> _What this task involves_
Taking the line containing "- PLACE_DENSITY: 0.65 -> unset" as the first and the last line of the entries as the end, reproduce every line between them exactly, including both.

> _Task inputs_
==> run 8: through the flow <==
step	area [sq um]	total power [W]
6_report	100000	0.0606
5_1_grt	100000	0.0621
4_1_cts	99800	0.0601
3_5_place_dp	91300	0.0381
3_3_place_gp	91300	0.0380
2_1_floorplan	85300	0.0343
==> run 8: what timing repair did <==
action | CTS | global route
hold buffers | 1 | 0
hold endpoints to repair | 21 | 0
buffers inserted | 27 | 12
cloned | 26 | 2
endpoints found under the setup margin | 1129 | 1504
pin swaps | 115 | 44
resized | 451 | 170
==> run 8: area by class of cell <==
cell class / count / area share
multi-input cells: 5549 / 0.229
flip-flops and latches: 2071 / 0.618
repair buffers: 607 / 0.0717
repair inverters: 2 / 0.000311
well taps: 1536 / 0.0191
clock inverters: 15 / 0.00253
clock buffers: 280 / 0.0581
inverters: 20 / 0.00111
<file path="design.v">
module floating_mult (
  input         s_axis_a_tvalid,
  input  [31:0] s_axis_a_tdata,
  input         s_axis_b_tvalid,
  input  [31:0] s_axis_b_tdata,
  output        m_axis_result_tvalid,
  output [31:0] m_axis_result_tdata
);
wire [31:0] a = s_axis_a_tdata;
wire [31:0] b = s_axis_b_tdata;
wire        sa = a[31];
wire        sb = b[31];
wire [7:0]  ea = a[30:23];
wire [7:0]  eb = b[30:23];
wire [22:0] fa = a[22:0];
wire [22:0] fb = b[22:0];
wire a_zero = (ea == 8'd0);
wire b_zero = (eb == 8'd0);
wire a_inf  = (ea == 8'hFF) && (fa == 23'd0);
wire b_inf  = (eb == 8'hFF) && (fb == 23'd0);
wire a_nan  = (ea == 8'hFF) && (fa != 23'd0);
wire b_nan  = (eb == 8'hFF) && (fb != 23'd0);
wire        s = sa ^ sb;
wire [47:0] p = {1'b1, fa} * {1'b1, fb};
wire signed [10:0] e0 = $signed({3'b000, ea}) + $signed({3'b000, eb}) - 11'sd127;
reg  [22:0] m;
reg         g;
reg         st;
reg  signed [10:0] e1;
always @(*) begin
  if (p[47]) begin
    m  = p[46:24];
    g  = p[23];
    st = |p[22:0];
    e1 = e0 + 11'sd1;
  end else begin
    m  = p[45:23];
    g  = p[22];
    st = |p[21:0];
    e1 = e0;
  end
end
wire        rnd = g & (st | m[0]);
wire [23:0] mr  = {1'b0, m} + {23'd0, rnd};
wire signed [10:0] e2 = mr[23] ? e1 + 11'sd1 : e1;
wire [22:0] mf  = mr[22:0];
reg [31:0] r;
always @(*) begin
  if (a_nan || b_nan || (a_inf && b_zero) || (b_inf && a_zero))
    r = 32'h7FC00000;
  else if (a_inf || b_inf)
    r = {s, 8'hFF, 23'd0};
  else if (a_zero || b_zero)
    r = {s, 31'd0};
  else if (e2 >= 11'sd255)
    r = {s, 8'hFF, 23'd0};
  else if (e2 <= 11'sd0)
    r = {s, 31'd0};
  else
    r = {s, e2[7:0], mf};
end
assign m_axis_result_tdata  = r;
assign m_axis_result_tvalid = 1'b1;
endmodule
module floating_adder (
  input         s_axis_a_tvalid,
  input  [31:0] s_axis_a_tdata,
  input         s_axis_a_tlast,
  input         s_axis_b_tvalid,
  input  [31:0] s_axis_b_tdata,
  output        m_axis_result_tvalid,
  output [31:0] m_axis_result_tdata,
  output        m_axis_result_tlast
);
wire [31:0] a = s_axis_a_tdata;
wire [31:0] b = s_axis_b_tdata;
wire a_zero = (a[30:23] == 8'd0);
wire b_zero = (b[30:23] == 8'd0);
wire a_inf  = (a[30:23] == 8'hFF) && (a[22:0] == 23'd0);
wire b_inf  = (b[30:23] == 8'hFF) && (b[22:0] == 23'd0);
wire a_nan  = (a[30:23] == 8'hFF) && (a[22:0] != 23'd0);
wire b_nan  = (b[30:23] == 8'hFF) && (b[22:0] != 23'd0);
wire        swap = (b[30:0] > a[30:0]);
wire [31:0] x = swap ? b : a;
wire [31:0] y = swap ? a : b;
wire        sx = x[31];
wire        sy = y[31];
wire [7:0]  ex = x[30:23];
wire [7:0]  ey = y[30:23];
wire [7:0]  d  = ex - ey;
wire        sub = sx ^ sy;
wire [26:0] mx = {1'b1, x[22:0], 3'b000};
wire [26:0] my = {1'b1, y[22:0], 3'b000};
wire        far    = (d >= 8'd27);
wire [26:0] my_sh  = far ? 27'd0 : (my >> d[4:0]);
wire [26:0] lost   = far ? my : (my & ~(27'h7FFFFFF << d[4:0]));
wire        sticky = |lost;
wire [26:0] my_al = {my_sh[26:1], my_sh[0] | sticky};
wire [27:0] s0 = sub ? ({1'b0, mx} - {1'b0, my_al}) : ({1'b0, mx} + {1'b0, my_al});
reg  [4:0]  lz;
always @(*) begin
  casez (s0[26:0])
    27'b1??????????????????????????: lz = 5'd0;
    27'b01?????????????????????????: lz = 5'd1;
    27'b001????????????????????????: lz = 5'd2;
    27'b0001???????????????????????: lz = 5'd3;
    27'b00001??????????????????????: lz = 5'd4;
    27'b000001?????????????????????: lz = 5'd5;
    27'b0000001????????????????????: lz = 5'd6;
    27'b00000001???????????????????: lz = 5'd7;
    27'b000000001??????????????????: lz = 5'd8;
    27'b0000000001?????????????????: lz = 5'd9;
    27'b00000000001????????????????: lz = 5'd10;
    27'b000000000001???????????????: lz = 5'd11;
    27'b0000000000001??????????????: lz = 5'd12;
    27'b00000000000001?????????????: lz = 5'd13;
    27'b000000000000001????????????: lz = 5'd14;
    27'b0000000000000001???????????: lz = 5'd15;
    27'b00000000000000001??????????: lz = 5'd16;
    27'b000000000000000001?????????: lz = 5'd17;
    27'b0000000000000000001????????: lz = 5'd18;
    27'b00000000000000000001???????: lz = 5'd19;
    27'b000000000000000000001??????: lz = 5'd20;
    27'b0000000000000000000001?????: lz = 5'd21;
    27'b00000000000000000000001????: lz = 5'd22;
    27'b000000000000000000000001???: lz = 5'd23;
    27'b0000000000000000000000001??: lz = 5'd24;
    27'b00000000000000000000000001?: lz = 5'd25;
    27'b000000000000000000000000001: lz = 5'd26;
    default:                          lz = 5'd27;
  endcase
end
wire [26:0] n  = s0[27] ? {s0[27:2], s0[1] | s0[0]} : (s0[26:0] << lz);
wire signed [9:0] en = s0[27] ? $signed({2'b00, ex}) + 10'sd1
                              : $signed({2'b00, ex}) - $signed({5'd0, lz});
wire        g   = n[2];
wire        st  = n[1] | n[0];
wire [22:0] m   = n[25:3];
wire        rnd = g & (st | m[0]);
wire [23:0] mr  = {1'b0, m} + {23'd0, rnd};
wire signed [9:0] e2 = mr[23] ? en + 10'sd1 : en;
reg [31:0] r;
always @(*) begin
  if (a_nan || b_nan || (a_inf && b_inf && (a[31] != b[31])))
    r = 32'h7FC00000;
  else if (a_inf)
    r = a;
  else if (b_inf)
    r = b;
  else if (a_zero && b_zero)
    r = {a[31] & b[31], 31'd0};
  else if (b_zero)
    r = a;
  else if (a_zero)
    r = b;
  else if (s0 == 28'd0)
    r = 32'd0;
  else if (e2 >= 10'sd255)
    r = {sx, 8'hFF, 23'd0};
  else if (e2 <= 10'sd0)
    r = {sx, 31'd0};
  else
    r = {sx, e2[7:0], mr[22:0]};
end
assign m_axis_result_tdata  = r;
assign m_axis_result_tvalid = 1'b1;
assign m_axis_result_tlast  = 1'b0;
endmodule
module conv_kernel(
	clk,
	rst_n,
	clear,
	i_pixel,
	i_weight,
	o_pixel
);
parameter	WIDTH	=	32;
input					clk;
input					rst_n;
input					clear;
input	[WIDTH-1:0]		i_pixel;
input	[WIDTH-1:0]		i_weight;
output	[WIDTH-1:0]		o_pixel;
reg		[WIDTH-1:0]		o_pixel;
reg		[WIDTH-1:0]		mult_a;
reg		[WIDTH-1:0]		mult_b;
wire	[WIDTH-1:0]		product;
reg		[WIDTH-1:0]		add_a;
reg		[WIDTH-1:0]		add_b;
wire	[WIDTH-1:0]		sum;
always @(posedge clk, negedge rst_n)	begin
	if(!rst_n) begin
		mult_a		<=	32'b0;
		mult_b		<=	32'b0;
	end
	else begin
		mult_a		<=	i_pixel;
		mult_b		<=	i_weight;
	end
end
always @(posedge clk, negedge rst_n)	begin
	if(!rst_n) begin
		add_a		<=	32'b0;
		add_b		<=	32'b0;
	end
	else if (clear) begin
		add_a		<=	32'b0;
		add_b		<=	32'b0;
	end			
	else begin
		add_a		<=	product;
		add_b		<=	sum;
	end
end
always @(posedge clk, negedge rst_n)	begin
	if(!rst_n) begin
		o_pixel		<=	32'b0;
	end
	else if (clear) begin
		o_pixel		<=	32'b0;
	end
	else begin
		o_pixel		<=	sum;
	end
end
floating_adder U_floating_adder (
  .s_axis_a_tvalid(),             
  .s_axis_a_tdata(add_a),               
  .s_axis_a_tlast(),               
  .s_axis_b_tvalid(),             
  .s_axis_b_tdata(add_b),               
  .m_axis_result_tvalid(),   
  .m_axis_result_tdata(sum),     
  .m_axis_result_tlast()     
);
floating_mult U_floating_mult (
  .s_axis_a_tvalid(),             
  .s_axis_a_tdata(mult_a),               
  .s_axis_b_tvalid(),             
  .s_axis_b_tdata(mult_b),               
  .m_axis_result_tvalid(),   
  .m_axis_result_tdata(product)     
);
endmodule
</file>
==> 03-25: inputs <==
==> flow/design.v <==
module Decoder (
input  wire [1:0] IN ,
output reg  [3:0] OUT
);
always @(*)
  begin
  OUT = 4'b0000 ;
    case (IN)
     2'b00 : OUT = 4'b0001 ;
     2'b01 : OUT = 4'b0010 ;          
     2'b10 : OUT = 4'b0100 ;     
     2'b11 : OUT = 4'b1000 ;     
   endcase
 end 
 endmodule
module ARITHMETIC_UNIT 
#( parameter IN_DATA_WIDTH = 16,
             OUT_DATA_WIDTH = 16
)
(
input  wire [IN_DATA_WIDTH-1:0]   A   ,
input  wire [IN_DATA_WIDTH-1:0]   B   ,
input  wire [1:0]                 ALU_FUNC ,
input  wire                       CLK ,
input  wire                       Arith_enable ,
output reg                        Carry_OUT,
output reg [OUT_DATA_WIDTH-1:0]   Arith_OUT,
output reg                        Arith_Flag
);
reg [OUT_DATA_WIDTH-1:0]  Arith_OUT_comb  ;
reg                       Arith_Flag_comb ;
wire                      Carry_OUT_comb  ;
always @ (posedge CLK)
 begin 
   Arith_OUT <= Arith_OUT_comb ;
   Carry_OUT <= Carry_OUT_comb ;
   Arith_Flag <= Arith_Flag_comb ;
	end
always @ (*)
 begin 
    Arith_OUT_comb = 1'b0 ;
    Arith_Flag_comb = 1'b0 ;
	if(Arith_enable)
      case (ALU_FUNC)
      2'b00 : begin
              Arith_OUT_comb = A + B ;
              Arith_Flag_comb = 1'b1 ;              
		      end
      2'b01 : begin
              Arith_OUT_comb = A - B ;
              Arith_Flag_comb = 1'b1 ;           
		      end
      2'b10 : begin
              Arith_OUT_comb = A * B ;
              Arith_Flag_comb = 1'b1 ;           
		      end
      2'b11 : begin
              Arith_OUT_comb = (B == 0) ? {IN_DATA_WIDTH{1'b1}} : A / B ;   
              Arith_Flag_comb = 1'b1 ;           
		      end
      endcase
	else
	 begin
      Arith_OUT_comb = 'b0 ;
      Arith_Flag_comb = 1'b0 ;
     end
 end
assign Carry_OUT_comb = Arith_OUT_comb [IN_DATA_WIDTH] ;
 endmodule
module LOGIC_UNIT 
#( parameter IN_DATA_WIDTH = 16 ,
             OUT_DATA_WIDTH = 16
)
(
input  wire [IN_DATA_WIDTH-1:0]  A   ,
input  wire [IN_DATA_WIDTH-1:0]  B   ,
input  wire [1:0]                ALU_FUNC ,
input  wire                      CLK ,
input  wire                      Logic_enable ,
output reg [OUT_DATA_WIDTH-1:0]  Logic_OUT,
output reg                       Logic_Flag
);
reg [OUT_DATA_WIDTH-1:0]  Logic_OUT_comb  ;
reg                       Logic_Flag_comb ;
always @ (posedge CLK)
 begin 
   Logic_OUT  <= Logic_OUT_comb ;
   Logic_Flag <= Logic_Flag_comb ;
	end
always @ (*)
 begin 
    Logic_OUT_comb = 1'b0 ;
    Logic_Flag_comb = 1'b0 ;
	if(Logic_enable)
      case (ALU_FUNC)
      2'b00 : begin
              Logic_OUT_comb = A & B ;
              Logic_Flag_comb = 1'b1 ;              
		      end
      2'b01 : begin
              Logic_OUT_comb = A | B ;
              Logic_Flag_comb = 1'b1 ;           
		      end
      2'b10 : begin
              Logic_OUT_comb = ~(A & B) ;
              Logic_Flag_comb = 1'b1 ;           
		      end
      2'b11 : begin
              Logic_OUT_comb = ~(A | B) ;
              Logic_Flag_comb = 1'b1 ;           
		      end
      endcase
	else
	 begin
      Logic_OUT_comb = 1'b0 ;
      Logic_Flag_comb = 1'b0 ;
     end
 end
 endmodule
module SHIFT_UNIT 
#( parameter IN_DATA_WIDTH = 16 ,
             OUT_DATA_WIDTH = 16
)
(
input  wire [IN_DATA_WIDTH-1:0]  A   ,
input  wire [IN_DATA_WIDTH-1:0]  B   ,
input  wire [1:0]                ALU_FUNC ,
input  wire                      CLK ,
input  wire                      Shift_enable ,
output reg  [OUT_DATA_WIDTH-1:0] Shift_OUT,
output reg                       Shift_Flag
);
reg [OUT_DATA_WIDTH-1:0]  Shift_OUT_comb  ;
reg                       Shift_Flag_comb ;
always @ (posedge CLK)
 begin 
   Shift_OUT  <= Shift_OUT_comb ;
   Shift_Flag <= Shift_Flag_comb ;
	end
always @ (*)
 begin 
    Shift_OUT_comb = 1'b0 ;
    Shift_Flag_comb = 1'b0 ;
	if(Shift_enable)
      case (ALU_FUNC)
      2'b00 : begin
              Shift_OUT_comb = A >> 1  ;
              Shift_Flag_comb = 1'b1 ;              
		      end
      2'b01 : begin
              Shift_OUT_comb = A << 1 ;
              Shift_Flag_comb = 1'b1 ;           
		      end
      2'b10 : begin
              Shift_OUT_comb = B >> 1 ;
              Shift_Flag_comb = 1'b1 ;           
		      end
      2'b11 : begin
              Shift_OUT_comb = B << 1 ;
              Shift_Flag_comb = 1'b1 ;           
		      end
      endcase
	else
	 begin
      Shift_OUT_comb = 1'b0 ;
      Shift_Flag_comb = 1'b0 ;
     end
 end
 endmodule
module CMP_UNIT 
#( parameter IN_DATA_WIDTH  = 16,
             OUT_DATA_WIDTH = 16
)
(
input  wire [IN_DATA_WIDTH-1:0]   A   ,
input  wire [IN_DATA_WIDTH-1:0]   B   ,
input  wire [1:0]                 ALU_FUNC ,
input  wire                       CLK ,
input  wire                       CMP_enable ,
output reg  [OUT_DATA_WIDTH-1:0]  CMP_OUT ,
output reg                        CMP_Flag
);
reg [OUT_DATA_WIDTH-1:0]  CMP_OUT_comb  ;
reg                       CMP_Flag_comb ;
always @ (posedge CLK)
 begin 
   CMP_OUT  <= CMP_OUT_comb ;
   CMP_Flag <= CMP_Flag_comb ;
	end
always @ (*)
 begin 
    CMP_OUT_comb = 1'b0 ;
    CMP_Flag_comb = 1'b0 ;
	if(CMP_enable)
      case (ALU_FUNC)
      2'b00 : begin
              CMP_OUT_comb = 'b0  ;
              CMP_Flag_comb = 1'b1 ;              
		      end
      2'b01 : begin
              CMP_Flag_comb = 1'b1 ;  
              if (A==B)
                CMP_OUT_comb = 'b1;
              else
                CMP_OUT_comb = 'b0;			  
		      end
      2'b10 : begin
              CMP_Flag_comb = 1'b1 ;  
              if (A>B)
                CMP_OUT_comb = 'b10;
              else
                CMP_OUT_comb = 'b0;			  
		      end
      2'b11 : begin
              CMP_Flag_comb = 1'b1 ; 
              if (A<B)
                CMP_OUT_comb = 'b11;
              else
                CMP_OUT_comb = 'b0;			  
		      end
      endcase
	else
	 begin
      CMP_OUT_comb = 'b0 ;
      CMP_Flag_comb = 1'b0 ;
     end
 end
 endmodule
module ALU_TOP 
#( parameter OP_DATA_WIDTH = 16 ,
             Arith_OUT_WIDTH = OP_DATA_WIDTH + OP_DATA_WIDTH ,            
             Logic_OUT_WIDTH = OP_DATA_WIDTH ,
             Shift_OUT_WIDTH = OP_DATA_WIDTH ,
             CMP_OUT_WIDTH = 3 
)
(
input  wire [OP_DATA_WIDTH-1:0]    A   ,
input  wire [OP_DATA_WIDTH-1:0]    B   ,
input  wire [3:0]                  ALU_FUNC ,
input  wire                        CLK ,
output wire [Arith_OUT_WIDTH-1:0]  Arith_OUT,
output wire                        Carry_OUT,
output wire                        Arith_Flag,
output wire [Logic_OUT_WIDTH-1:0]  Logic_OUT,
output wire                        Logic_Flag,
output wire [Shift_OUT_WIDTH-1:0]  Shift_OUT,
output wire                        Shift_Flag,
output wire [CMP_OUT_WIDTH-1:0]    CMP_OUT,
output wire                        CMP_Flag
);
wire                  CMP_enable ;
wire                  Shift_enable ;
wire                  Logic_enable ;
wire                  Arith_enable ;
Decoder U0 (
.IN(ALU_FUNC[3:2]),
.OUT({Shift_enable,CMP_enable,Logic_enable,Arith_enable})
);
ARITHMETIC_UNIT # ( .IN_DATA_WIDTH(OP_DATA_WIDTH), .OUT_DATA_WIDTH(Arith_OUT_WIDTH)) U0_ARITHMETIC_UNIT (
.A(A),
.B(B),
.ALU_FUNC(ALU_FUNC[1:0]),
.CLK(CLK),
.Arith_enable(Arith_enable),
.Arith_OUT(Arith_OUT),
.Carry_OUT(Carry_OUT),
.Arith_Flag(Arith_Flag)
);
LOGIC_UNIT # ( .IN_DATA_WIDTH(OP_DATA_WIDTH), .OUT_DATA_WIDTH(Logic_OUT_WIDTH)) U0_LOGIC_UNIT (
.A(A),
.B(B),
.ALU_FUNC(ALU_FUNC[1:0]),
.CLK(CLK),
.Logic_enable(Logic_enable),
.Logic_OUT(Logic_OUT),
.Logic_Flag(Logic_Flag)
);
SHIFT_UNIT # ( .IN_DATA_WIDTH(OP_DATA_WIDTH), .OUT_DATA_WIDTH(Shift_OUT_WIDTH)) U0_SHIFT_UNIT (
.A(A),
.B(B),
.ALU_FUNC(ALU_FUNC[1:0]),
.CLK(CLK),
.Shift_enable(Shift_enable),
.Shift_OUT(Shift_OUT),
.Shift_Flag(Shift_Flag)
);
CMP_UNIT # ( .IN_DATA_WIDTH(OP_DATA_WIDTH), .OUT_DATA_WIDTH(CMP_OUT_WIDTH)) U0_CMP_UNIT (
.A(A),
.B(B),
.ALU_FUNC(ALU_FUNC[1:0]),
.CLK(CLK),
.CMP_enable(CMP_enable),
.CMP_OUT(CMP_OUT),
.CMP_Flag(CMP_Flag)
);
endmodule
==> inputs of zinc <==
// datapath
module datapath (clk, writenum, readnum, write, datapath_in, vsel, loada, loadb, loadc, shift, asel, bsel, ALUop, loads, Z_out, datapath_out);
input write, clk, loada, loadb, loadc, asel, bsel, loads, vsel;
input [1:0] ALUop, shift;
input [2:0] writenum, readnum;
input [15:0] datapath_in;
output Z_out;
output [15:0] datapath_out;
wire [15:0] data_in;
reg[15:0] aloaded, in;
wire [15:0] Bin, Ain;
reg Z_out;
reg [15:0] datapath_out;
wire [15:0] data_out, sout, out;
wire Z;
assign data_in = vsel ? datapath_in : datapath_out;  
regfile REGFILE(data_in, writenum, write, readnum, clk, data_out);  
always_ff @(posedge clk)  
begin
if (loada == 1) 
begin
 aloaded <= data_out ;
end
end 
always_ff @(posedge clk)  
begin
if (loadb == 1) 
begin
 in <= data_out ;
end
end 
shifter SHIFTER(in,shift,sout);
assign Bin = bsel ? ({11'b0, datapath_in[4:0]}) : sout ;  
assign Ain = asel ? (16'b0000000000000000) : aloaded ;
ALU alu(Ain,Bin,ALUop,out,Z);  
  ...
clock: 3.05 ns
lec_check: 0
abc_area: 0
cap_margin: 20
core_margin: 2
core_utilization: 72
cts_cluster_diameter: 204
cts_cluster_size: 47
setup_slack_margin: 0.88
slew_margin: 20
run.sh (not shown) runs the stock make flow with config.mk's settings and CLKGATE_MAP_FILE=.
==> ember: changes against zinc <==
ABC_AREA = default   (was 0)
CORE_UTILIZATION = 64   (was 72)
CTS_CLUSTER_DIAMETER = default   (was 204)
CTS_CLUSTER_SIZE = default   (was 47)
SETUP_SLACK_MARGIN = 0.89   (was 0.88)
==> results_dict.tcl <==
# collected from the flow reports
set metrics [dict create \
    status "finished with violations" \
    failed_checks "negative setup slack" \
    fp-row-count 43 \
    finalSetupViolations 14 \
    fp.dieW_um 124 \
    worst_slack_ns -2.37 \
    die_area_mm2 0.0153 \
]
The numbers above come from ember.

==> results_dict.tcl <==
# yosys + openroad results
set metrics [dict create \
    status "aborted with a tool error" \
    stop_stage "clock tree synthesis" \
    tool.error "[ERROR DPL-0033] detailed placement checks failed during check placement." \
    die_area_mm2 0.0137 \
    fp-row-count 41 \
]
The numbers above come from zinc.



==> inputs of run a <==
==> flow/design.v <==
module ALU(Ain,Bin,ALUop,out,Z);
input [15:0] Ain, Bin;
input [1:0] ALUop;
output [15:0] out;
output Z;
assign out = (ALUop == 2'b00) ? (Ain + Bin) : (ALUop == 2'b01) ? (Ain - Bin) : (ALUop == 2'b10) ? (Ain & Bin) : (~Bin) ;
assign Z =  (out == 16'b0000000000000000) ?  1'b1 : 1'b0;
endmodule
module regfile(data_in,writenum,write,readnum,clk,data_out);
input [15:0] data_in;
input [2:0] writenum, readnum;
input write, clk;
output [15:0] data_out;
reg [15:0] R[7:0];  
reg [15:0] data_out;
always_ff @ (posedge clk)
begin 
if (write)  
    R[writenum] <= data_in;   
end  
assign data_out = R[readnum];  
endmodule
module shifter(in,shift,sout);
input [15:0] in;
input [1:0] shift;
output [15:0] sout;
reg [15:0] sout;
always_comb 
begin 
    if (shift == 2'b00)
        sout = in;
    else if (shift == 2'b01)
        sout = in << 1;
    else if (shift == 2'b10)
        sout = in >> 1;
    else if (shift == 2'b11)
    begin
      sout = in >> 1;
      sout[15] = in[15];
    end 
    else 
    sout = 16'bxxxxxxxxxxxxxxxx;
end 
endmodule
module datapath (clk, writenum, readnum, write, datapath_in, vsel, loada, loadb, loadc, shift, asel, bsel, ALUop, loads, Z_out, datapath_out);
input write, clk, loada, loadb, loadc, asel, bsel, loads, vsel;
input [1:0] ALUop, shift;
input [2:0] writenum, readnum;
input [15:0] datapath_in;
output Z_out;
output [15:0] datapath_out;
wire [15:0] data_in;
reg[15:0] aloaded, in;
wire [15:0] Bin, Ain;
reg Z_out;
reg [15:0] datapath_out;
wire [15:0] data_out, sout, out;
wire Z;
assign data_in = vsel ? datapath_in : datapath_out;  
regfile REGFILE(data_in, writenum, write, readnum, clk, data_out);  
always_ff @(posedge clk)  
begin
if (loada == 1) 
begin
 aloaded <= data_out ;
end
end 
always_ff @(posedge clk)  
begin
if (loadb == 1) 
begin
 in <= data_out ;
end
end 
shifter SHIFTER(in,shift,sout);
assign Bin = bsel ? ({11'b0, datapath_in[4:0]}) : sout ;  
assign Ain = asel ? (16'b0000000000000000) : aloaded ;
ALU alu(Ain,Bin,ALUop,out,Z);  
always_ff @(posedge clk)  
begin
if (loads == 1) 
begin
 Z_out <= Z ;
end
end 
always_ff @(posedge clk)  
begin
if (loadc == 1) 
begin
 datapath_out <= out ;
end
end 
endmodule 
==> flow/run.sh <==
#!/bin/bash
# the make line also repeats each setting of config.mk as NAME=value (left out here)
make -C /OpenROAD-flow-scripts/flow DESIGN_CONFIG=/design/flow/config.mk WORK_HOME=/design/flow/orfs CLKGATE_MAP_FILE= finish
==> flow/config.mk <==
export PLATFORM = sky130hd
export DESIGN_NAME = datapath
export DESIGN_NICKNAME = datapath
export VERILOG_FILES = /design/flow/design.v
export SDC_FILE = /design/flow/constraint.sdc
export NUM_CORES = 4
export LEC_CHECK = 0
export CAP_MARGIN = 20
export CELL_PAD_IN_SITES_GLOBAL_PLACEMENT = 0
export CORE_ASPECT_RATIO = 1.04
export CORE_MARGIN = 2
export CORE_UTILIZATION = 66
export CTS_CLUSTER_SIZE = 82
export MAX_ROUTING_LAYER = met4
export PLACE_DENSITY = 0.65
export SLEW_MARGIN = 40
export TNS_END_PERCENT = 85
==> flow/constraint.sdc <==
create_clock -name core_clock -period 4.85 [get_ports {clk}]
set_input_delay 0.9700 -clock core_clock [delete_from_list [all_inputs] [get_ports {clk}]]
set_output_delay 0.9700 -clock core_clock [all_outputs]
set_load 0.01 [all_outputs]
==> inputs of run b, as changes to run a <==
- CELL_PAD_IN_SITES_GLOBAL_PLACEMENT: 0 -> unset
- CORE_ASPECT_RATIO: 1.04 -> unset
- CORE_UTILIZATION: 66 -> 65
- CTS_CLUSTER_SIZE: 82 -> 51
- HOLD_SLACK_MARGIN: unset -> 0.28
- MAX_ROUTING_LAYER: met4 -> unset
- PLACE_DENSITY: 0.65 -> unset
- SETUP_SLACK_MARGIN: unset -> 0.86
- SLEW_MARGIN: 40 -> 25
- TNS_END_PERCENT: 85 -> 5
==> flow/constraint.sdc (replaced) <==
create_clock -name core_clock -period 2.94 [get_ports {clk}]
set_input_delay 0.5880 -clock core_clock [delete_from_list [all_inputs] [get_ports {clk}]]
set_output_delay 0.5880 -clock core_clock [all_outputs]
set_load 0.01 [all_outputs]
==> Changelog: implementation <==
## Flow update

* Setup slack after layout at -0.121 ns
* Routing usage on met3 at 0.0861
* Finished Layout Cells at around 1000
* Fmax at between 200 and 250 MHz
* First-pass GRT wire length at 43800 um
* Cell Pwr Density at around 350 mW/mm^2
* Blocking Checks: setup timing
* Routed via count at slightly above 7000
* Starting utilization of the core area at 0.683
* Outcome: failed layout checks
* Layout Skew at ~0.012 ns
* Setup-failing EPs final at 1
* Dpl hpwl at approximately 17000 um
the above is filed under run a

==> Changelog: implementation <==
## Flow update

* Layout Skew at approximately 0.014 ns
* Final Hold Violation Tally at 0
* Routed via count at about 8000
* GRT busiest layer: met2
* Cell Pwr Density at approximately 600 mW/mm^2
* Blocking Checks: setup timing
* IO Pins at roughly 52
* Setup-failing EPs final at 14
* Starting utilization of the core area at 0.665
* Dpl hpwl at roughly 18000 um
* DR vias/cell at 7.52
* Setup slack after layout at -2.13 ns
* Post-CTS sizing at 14
* Outcome: failed layout checks
the above is filed under run b

No activity file was given, so power comes from the tool's default toggle rates.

> _Solution for this problem_
- PLACE_DENSITY: 0.65 -> unset
- SETUP_SLACK_MARGIN: unset -> 0.86
- SLEW_MARGIN: 40 -> 25
- TNS_END_PERCENT: 85 -> 5
==> flow/constraint.sdc (replaced) <==
create_clock -name core_clock -period 2.94 [get_ports {clk}]
set_input_delay 0.5880 -clock core_clock [delete_from_list [all_inputs] [get_ports {clk}]]
set_output_delay 0.5880 -clock core_clock [all_outputs]
set_load 0.01 [all_outputs]
==> Changelog: implementation <==
## Flow update

* Setup slack after layout at -0.121 ns
* Routing usage on met3 at 0.0861
* Finished Layout Cells at around 1000
* Fmax at between 200 and 250 MHz
* First-pass GRT wire length at 43800 um
* Cell Pwr Density at around 350 mW/mm^2
* Blocking Checks: setup timing
* Routed via count at slightly above 7000
* Starting utilization of the core area at 0.683
* Outcome: failed layout checks
* Layout Skew at ~0.012 ns
* Setup-failing EPs final at 1
* Dpl hpwl at approximately 17000 um
the above is filed under run a

==> Changelog: implementation <==
## Flow update

* Layout Skew at approximately 0.014 ns
* Final Hold Violation Tally at 0
* Routed via count at about 8000
* GRT busiest layer: met2
* Cell Pwr Density at approximately 600 mW/mm^2
* Blocking Checks: setup timing
* IO Pins at roughly 52
* Setup-failing EPs final at 14
* Starting utilization of the core area at 0.665
* Dpl hpwl at roughly 18000 um
* DR vias/cell at 7.52
* Setup slack after layout at -2.13 ns
* Post-CTS sizing at 14
* Outcome: failed layout checks
the above is filed under run b

No activity file was given, so power comes from the tool's default toggle rates.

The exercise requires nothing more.